■ **What to produce**
Up to and including the line with "after global routing", return every line from the start of the entries below exactly.

(Saved data entries)

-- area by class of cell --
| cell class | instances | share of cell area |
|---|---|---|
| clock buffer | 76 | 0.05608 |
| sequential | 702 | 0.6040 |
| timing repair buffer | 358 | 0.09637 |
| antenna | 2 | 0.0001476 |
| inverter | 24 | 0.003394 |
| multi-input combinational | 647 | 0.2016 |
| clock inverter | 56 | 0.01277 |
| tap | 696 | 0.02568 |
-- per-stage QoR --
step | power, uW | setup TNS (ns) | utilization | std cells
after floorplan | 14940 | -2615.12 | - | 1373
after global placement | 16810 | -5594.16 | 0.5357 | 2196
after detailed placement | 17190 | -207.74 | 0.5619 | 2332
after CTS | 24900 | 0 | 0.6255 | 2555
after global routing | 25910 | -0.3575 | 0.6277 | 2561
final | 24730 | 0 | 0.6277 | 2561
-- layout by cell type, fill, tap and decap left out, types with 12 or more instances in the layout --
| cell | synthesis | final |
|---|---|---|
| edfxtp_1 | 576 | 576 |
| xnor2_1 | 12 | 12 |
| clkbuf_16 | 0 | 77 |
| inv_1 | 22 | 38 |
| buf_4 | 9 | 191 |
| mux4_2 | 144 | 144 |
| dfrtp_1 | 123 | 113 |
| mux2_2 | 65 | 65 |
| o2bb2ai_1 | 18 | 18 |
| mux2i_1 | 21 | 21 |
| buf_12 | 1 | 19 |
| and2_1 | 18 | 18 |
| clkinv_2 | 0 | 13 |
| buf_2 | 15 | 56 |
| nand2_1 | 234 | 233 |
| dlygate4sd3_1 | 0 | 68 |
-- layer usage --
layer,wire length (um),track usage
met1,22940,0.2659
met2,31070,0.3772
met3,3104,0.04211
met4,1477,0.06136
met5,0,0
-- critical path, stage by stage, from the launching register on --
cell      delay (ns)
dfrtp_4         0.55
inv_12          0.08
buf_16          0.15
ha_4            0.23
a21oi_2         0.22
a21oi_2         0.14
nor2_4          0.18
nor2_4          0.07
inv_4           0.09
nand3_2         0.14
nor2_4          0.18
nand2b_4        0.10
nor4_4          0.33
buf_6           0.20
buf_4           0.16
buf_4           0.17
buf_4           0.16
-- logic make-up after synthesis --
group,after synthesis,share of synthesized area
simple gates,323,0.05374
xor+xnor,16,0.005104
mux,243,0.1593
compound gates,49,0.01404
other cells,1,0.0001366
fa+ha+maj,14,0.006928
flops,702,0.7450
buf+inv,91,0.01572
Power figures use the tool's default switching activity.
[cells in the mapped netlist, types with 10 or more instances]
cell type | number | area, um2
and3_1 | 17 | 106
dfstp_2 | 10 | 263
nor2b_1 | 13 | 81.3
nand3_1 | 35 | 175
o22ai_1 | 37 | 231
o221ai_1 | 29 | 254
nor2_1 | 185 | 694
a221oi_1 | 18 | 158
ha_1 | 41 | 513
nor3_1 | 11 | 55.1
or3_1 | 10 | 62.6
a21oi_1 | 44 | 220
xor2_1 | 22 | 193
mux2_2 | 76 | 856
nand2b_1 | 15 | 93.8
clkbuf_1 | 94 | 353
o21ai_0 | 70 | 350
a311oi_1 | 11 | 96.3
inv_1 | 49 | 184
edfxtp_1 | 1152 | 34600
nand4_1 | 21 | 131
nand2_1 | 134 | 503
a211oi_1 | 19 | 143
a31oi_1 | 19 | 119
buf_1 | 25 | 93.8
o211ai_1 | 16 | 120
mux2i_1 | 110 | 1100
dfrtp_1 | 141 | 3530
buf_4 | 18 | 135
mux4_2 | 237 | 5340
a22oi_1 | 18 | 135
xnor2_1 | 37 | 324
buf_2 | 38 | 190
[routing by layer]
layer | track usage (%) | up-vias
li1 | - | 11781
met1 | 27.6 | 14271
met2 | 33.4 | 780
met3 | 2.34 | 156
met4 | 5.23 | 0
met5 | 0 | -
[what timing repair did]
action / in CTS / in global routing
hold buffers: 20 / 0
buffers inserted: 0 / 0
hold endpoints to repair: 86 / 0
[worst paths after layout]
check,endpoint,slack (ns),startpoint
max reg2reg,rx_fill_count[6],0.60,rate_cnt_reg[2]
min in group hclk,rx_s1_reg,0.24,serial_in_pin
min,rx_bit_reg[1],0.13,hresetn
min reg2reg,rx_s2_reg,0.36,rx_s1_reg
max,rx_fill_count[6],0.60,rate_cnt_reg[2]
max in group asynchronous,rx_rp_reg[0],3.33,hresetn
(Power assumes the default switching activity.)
<file path="config.mk">
export PLATFORM = sky130hd
export DESIGN_NAME = ccpms_sequencer
export DESIGN_NICKNAME = d
export VERILOG_FILES = /design/src/ccpms_pkg.sv /design/src/ccpms_sequencer.sv
export VERILOG_INCLUDE_DIRS = /design/src
export SDC_FILE = /design/constraint.sdc
export NUM_CORES = 1
export LEC_CHECK = 0
export ABC_AREA = 1
export BUFFER_PORTS_ARGS = -buffer_cell sky130_fd_sc_hd__buf_2
export CAP_MARGIN = 20
export CORE_ASPECT_RATIO = 1.2
export CORE_MARGIN = 2
export CORE_UTILIZATION = 45
export DETAILED_ROUTE_END_ITERATION = 8
export GPL_ROUTABILITY_DRIVEN = 0
export PLACE_DENSITY = 0.73
export SETUP_SLACK_MARGIN = 0.15
export SLEW_MARGIN = 30
export SYNTH_ARGS = -nofsm -noshare
export SYNTH_HDL_FRONTEND = slang
export SYNTH_SLANG_ARGS = --single-unit
</file>
<file path="constraint.sdc">
create_clock -name i_ref_clk -period 2.02 [get_ports i_ref_clk]
set_input_delay 0.404 -clock i_ref_clk [delete_from_list [all_inputs] [get_ports i_ref_clk]]
set_output_delay 0.404 -clock i_ref_clk [all_outputs]
set_load 0.02 [all_outputs]
</file>
==> src/rtl/ucn_pkg.sv <==
// shared constants and types for the user clocking network helpers
`default_nettype none
package ucn_pkg;
   // helper index: transmit and receive
   localparam int unsigned NUM_DIR = 2;
   localparam int unsigned DIR_TX  = 0;
   localparam int unsigned DIR_RX  = 1;

   // width of the edge counters inside each divider
   localparam int unsigned CNT_W = 8;

   // flops in the helper reset release chain
   localparam int unsigned RST_STAGES = 3;

   // second-user-clock rising edges counted before active rises
   localparam logic [CNT_W-1:0] SETTLE_EDGES = 8'h03;

   // values after reset
   localparam logic [CNT_W-1:0] CNT_RST  = 8'h00;
   localparam logic             CLK_RST  = 1'b0;
   localparam logic             ACT_RST  = 1'b0;

   // divide ratios when nothing else is configured (1 = pass through)
   localparam int unsigned DIV_DEFAULT = 1;

   typedef enum logic [1:0] {
      ST_HOLD,
      ST_SETTLE,
      ST_RUN
   } ucn_state_t;
endpackage : ucn_pkg
`default_nettype wire

==> src/rtl/ucn_rst_sync.sv <==
// reset release chain: asserts at once, releases after a few clocks
`timescale 1ns/1ns
`default_nettype none
module ucn_rst_sync #(
   parameter int unsigned STAGES = ucn_pkg::RST_STAGES
) (
   // clock and chip reset
   input  wire logic clk,
   input  wire logic arst_n,
   // helper reset, asynchronous, active high
   input  wire logic resetIn,
   // high while the helper is held in reset
   output var  logic inReset
);
   import ucn_pkg::*;

   logic              clear_n;
   logic [STAGES-1:0] chain;
   logic [STAGES-1:0] next_chain;

   // either reset seizes the chain without waiting for a clock
   assign clear_n = arst_n & ~resetIn;

   always_comb begin
      next_chain = {chain[STAGES-2:0], 1'b0};
   end

   always_ff @(posedge clk or negedge clear_n) begin
      if (!clear_n) begin
         chain <= '1;
      end else begin
         chain <= next_chain;
      end
   end

   assign inReset = chain[STAGES-1];
endmodule : ucn_rst_sync
`default_nettype wire

==> src/rtl/ucn_clock_network.sv <==
// transmit and receive user clocking network helpers
`timescale 1ns/1ns
`default_nettype none
module ucn_clock_network #(
   parameter int unsigned TX_USR_DIV  = ucn_pkg::DIV_DEFAULT,
   parameter int unsigned TX_USR2_DIV = ucn_pkg::DIV_DEFAULT,
   parameter int unsigned RX_USR_DIV  = ucn_pkg::DIV_DEFAULT,
   parameter int unsigned RX_USR2_DIV = ucn_pkg::DIV_DEFAULT
) (
   // clock and chip reset
   input  wire logic clk,
   input  wire logic arst_n,
   // transmit helper inputs
   input  wire logic txResetIn,
   input  wire logic txSrcClkIn,
   input  wire logic txResetDoneIn,
   // transmit helper outputs
   output var  logic txSrcClkOut,
   output var  logic txUserClockOut,
   output var  logic txSecondUserClockOut,
   output var  logic txActiveOut,
   output var  logic txResetComplete,
   // receive helper inputs
   input  wire logic rxResetIn,
   input  wire logic rxSrcClkIn,
   input  wire logic rxResetDoneIn,
   // receive helper outputs
   output var  logic rxSrcClkOut,
   output var  logic rxUserClockOut,
   output var  logic rxSecondUserClockOut,
   output var  logic rxActiveOut,
   output var  logic rxResetComplete
);
   import ucn_pkg::*;

   function automatic logic ucnLast(input logic [CNT_W-1:0] c,
                                    input logic [CNT_W-1:0] lim);
      ucnLast = (c == lim - 8'h01);
   endfunction : ucnLast

   function automatic logic [CNT_W-1:0] ucnStep(input logic [CNT_W-1:0] c,
                                                input logic [CNT_W-1:0] lim);
      ucnStep = ucnLast(c, lim) ? CNT_RST : c + 8'h01;
   endfunction : ucnStep

   // per-helper signals, index DIR_TX or DIR_RX
   logic             resetPin   [NUM_DIR];
   logic             srcPin     [NUM_DIR];
   logic             donePin    [NUM_DIR];
   logic             inReset    [NUM_DIR];
   logic             srcMeta    [NUM_DIR];
   logic             srcSync    [NUM_DIR];
   logic             srcPrev    [NUM_DIR];
   logic             srcEdge    [NUM_DIR];
   logic             doneMeta   [NUM_DIR];
   logic             doneSync   [NUM_DIR];
   logic [CNT_W-1:0] usrCnt     [NUM_DIR];
   logic [CNT_W-1:0] usr2Cnt    [NUM_DIR];
   logic             usrClk     [NUM_DIR];
   logic             usr2Clk    [NUM_DIR];
   logic             usr2Rise   [NUM_DIR];
   logic [CNT_W-1:0] settleCnt  [NUM_DIR];
   ucn_state_t       state      [NUM_DIR];
   logic             activeReg  [NUM_DIR];
   logic             active     [NUM_DIR];
   logic             complete   [NUM_DIR];

   assign resetPin[DIR_TX] = txResetIn;
   assign resetPin[DIR_RX] = rxResetIn;
   assign srcPin[DIR_TX]   = txSrcClkIn;
   assign srcPin[DIR_RX]   = rxSrcClkIn;
   assign donePin[DIR_TX]  = txResetDoneIn;
   assign donePin[DIR_RX]  = rxResetDoneIn;

   for (genvar i = 0; i < NUM_DIR; i++) begin : g_helper
      localparam logic [CNT_W-1:0] U_DIV = (i == DIR_TX) ?
         CNT_W'(TX_USR_DIV) : CNT_W'(RX_USR_DIV);
      localparam logic [CNT_W-1:0] U2_DIV = (i == DIR_TX) ?
         CNT_W'(TX_USR_DIV * TX_USR2_DIV) : CNT_W'(RX_USR_DIV * RX_USR2_DIV);

      logic             next_srcMeta;
      logic             next_srcSync;
      logic             next_srcPrev;
      logic             next_doneMeta;
      logic             next_doneSync;
      logic [CNT_W-1:0] next_usrCnt;
      logic [CNT_W-1:0] next_usr2Cnt;
      logic             next_usrClk;
      logic             next_usr2Clk;
      logic [CNT_W-1:0] next_settleCnt;
      ucn_state_t       next_state;
      logic             next_activeReg;

      ucn_rst_sync #(
         .STAGES (RST_STAGES)
      ) u_rst (
         .clk     (clk),
         .arst_n  (arst_n),
         .resetIn (resetPin[i]),
         .inReset (inReset[i])
      );

      // pin synchronisers and source edge detection
      always_comb begin
         next_srcMeta  = srcPin[i];
         next_srcSync  = srcMeta[i];
         next_srcPrev  = srcSync[i];
         next_doneMeta = donePin[i];
         next_doneSync = doneMeta[i];
      end

      always_ff @(posedge clk or negedge arst_n) begin
         if (!arst_n) begin
            srcMeta[i]  <= CLK_RST;
            srcSync[i]  <= CLK_RST;
            srcPrev[i]  <= CLK_RST;
            doneMeta[i] <= 1'b0;
            doneSync[i] <= 1'b0;
         end else begin
            srcMeta[i]  <= next_srcMeta;
            srcSync[i]  <= next_srcSync;
            srcPrev[i]  <= next_srcPrev;
            doneMeta[i] <= next_doneMeta;
            doneSync[i] <= next_doneSync;
         end
      end

      assign srcEdge[i] = srcSync[i] ^ srcPrev[i];

      // both user clocks count edges of the one source; stopped in reset
      always_comb begin
         next_usrCnt  = usrCnt[i];
         next_usr2Cnt = usr2Cnt[i];
         next_usrClk  = usrClk[i];
         next_usr2Clk = usr2Clk[i];
         if (inReset[i]) begin
            next_usrCnt  = CNT_RST;
            next_usr2Cnt = CNT_RST;
            next_usrClk  = CLK_RST;
            next_usr2Clk = CLK_RST;
         end else if (srcEdge[i]) begin
            next_usrCnt  = ucnStep(usrCnt[i], U_DIV);
            next_usr2Cnt = ucnStep(usr2Cnt[i], U2_DIV);
            if (ucnLast(usrCnt[i], U_DIV)) begin
               next_usrClk = ~usrClk[i];
            end
            if (ucnLast(usr2Cnt[i], U2_DIV)) begin
               next_usr2Clk = ~usr2Clk[i];
            end
         end
      end

      always_ff @(posedge clk or negedge arst_n) begin
         if (!arst_n) begin
            usrCnt[i]  <= CNT_RST;
            usr2Cnt[i] <= CNT_RST;
            usrClk[i]  <= CLK_RST;
            usr2Clk[i] <= CLK_RST;
         end else begin
            usrCnt[i]  <= next_usrCnt;
            usr2Cnt[i] <= next_usr2Cnt;
            usrClk[i]  <= next_usrClk;
            usr2Clk[i] <= next_usr2Clk;
         end
      end

      assign usr2Rise[i] = next_usr2Clk & ~usr2Clk[i];

      // active qualification paced by the second user clock
      always_comb begin
         next_state     = state[i];
         next_settleCnt = settleCnt[i];
         next_activeReg = activeReg[i];
         case (state[i])
            ST_HOLD, ST_SETTLE: begin
               // a rise in the cycle of release counts as well
               next_state = ST_SETTLE;
               if (usr2Rise[i]) begin
                  next_settleCnt = settleCnt[i] + 8'h01;
                  if (ucnLast(settleCnt[i], SETTLE_EDGES)) begin
                     next_state     = ST_RUN;
                     next_activeReg = 1'b1;
                  end
               end
            end
            ST_RUN: begin
               next_activeReg = 1'b1;
            end
            default: begin
               next_state     = ST_HOLD;
               next_activeReg = ACT_RST;
            end
         endcase
         if (inReset[i]) begin
            next_state     = ST_HOLD;
            next_settleCnt = CNT_RST;
            next_activeReg = ACT_RST;
         end
      end

      always_ff @(posedge clk or negedge arst_n) begin
         if (!arst_n) begin
            state[i]     <= ST_HOLD;
            settleCnt[i] <= CNT_RST;
            activeReg[i] <= ACT_RST;
         end else begin
            state[i]     <= next_state;
            settleCnt[i] <= next_settleCnt;
            activeReg[i] <= next_activeReg;
         end
      end

      // reset assertion clears active without waiting for an edge
      assign active[i]   = activeReg[i] & ~inReset[i];
      assign complete[i] = active[i] & doneSync[i];
   end

   assign txSrcClkOut          = srcSync[DIR_TX];
   assign txUserClockOut       = usrClk[DIR_TX];
   assign txSecondUserClockOut = usr2Clk[DIR_TX];
   assign txActiveOut          = active[DIR_TX];
   assign txResetComplete      = complete[DIR_TX];
   assign rxSrcClkOut          = srcSync[DIR_RX];
   assign rxUserClockOut       = usrClk[DIR_RX];
   assign rxSecondUserClockOut = usr2Clk[DIR_RX];
   assign rxActiveOut          = active[DIR_RX];
   assign rxResetComplete      = complete[DIR_RX];
endmodule : ucn_clock_network
`default_nettype wire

■ **Solution to this task**
-- area by class of cell --
| cell class | instances | share of cell area |
|---|---|---|
| clock buffer | 76 | 0.05608 |
| sequential | 702 | 0.6040 |
| timing repair buffer | 358 | 0.09637 |
| antenna | 2 | 0.0001476 |
| inverter | 24 | 0.003394 |
| multi-input combinational | 647 | 0.2016 |
| clock inverter | 56 | 0.01277 |
| tap | 696 | 0.02568 |
-- per-stage QoR --
step | power, uW | setup TNS (ns) | utilization | std cells
after floorplan | 14940 | -2615.12 | - | 1373
after global placement | 16810 | -5594.16 | 0.5357 | 2196
after detailed placement | 17190 | -207.74 | 0.5619 | 2332
after CTS | 24900 | 0 | 0.6255 | 2555
after global routing | 25910 | -0.3575 | 0.6277 | 2561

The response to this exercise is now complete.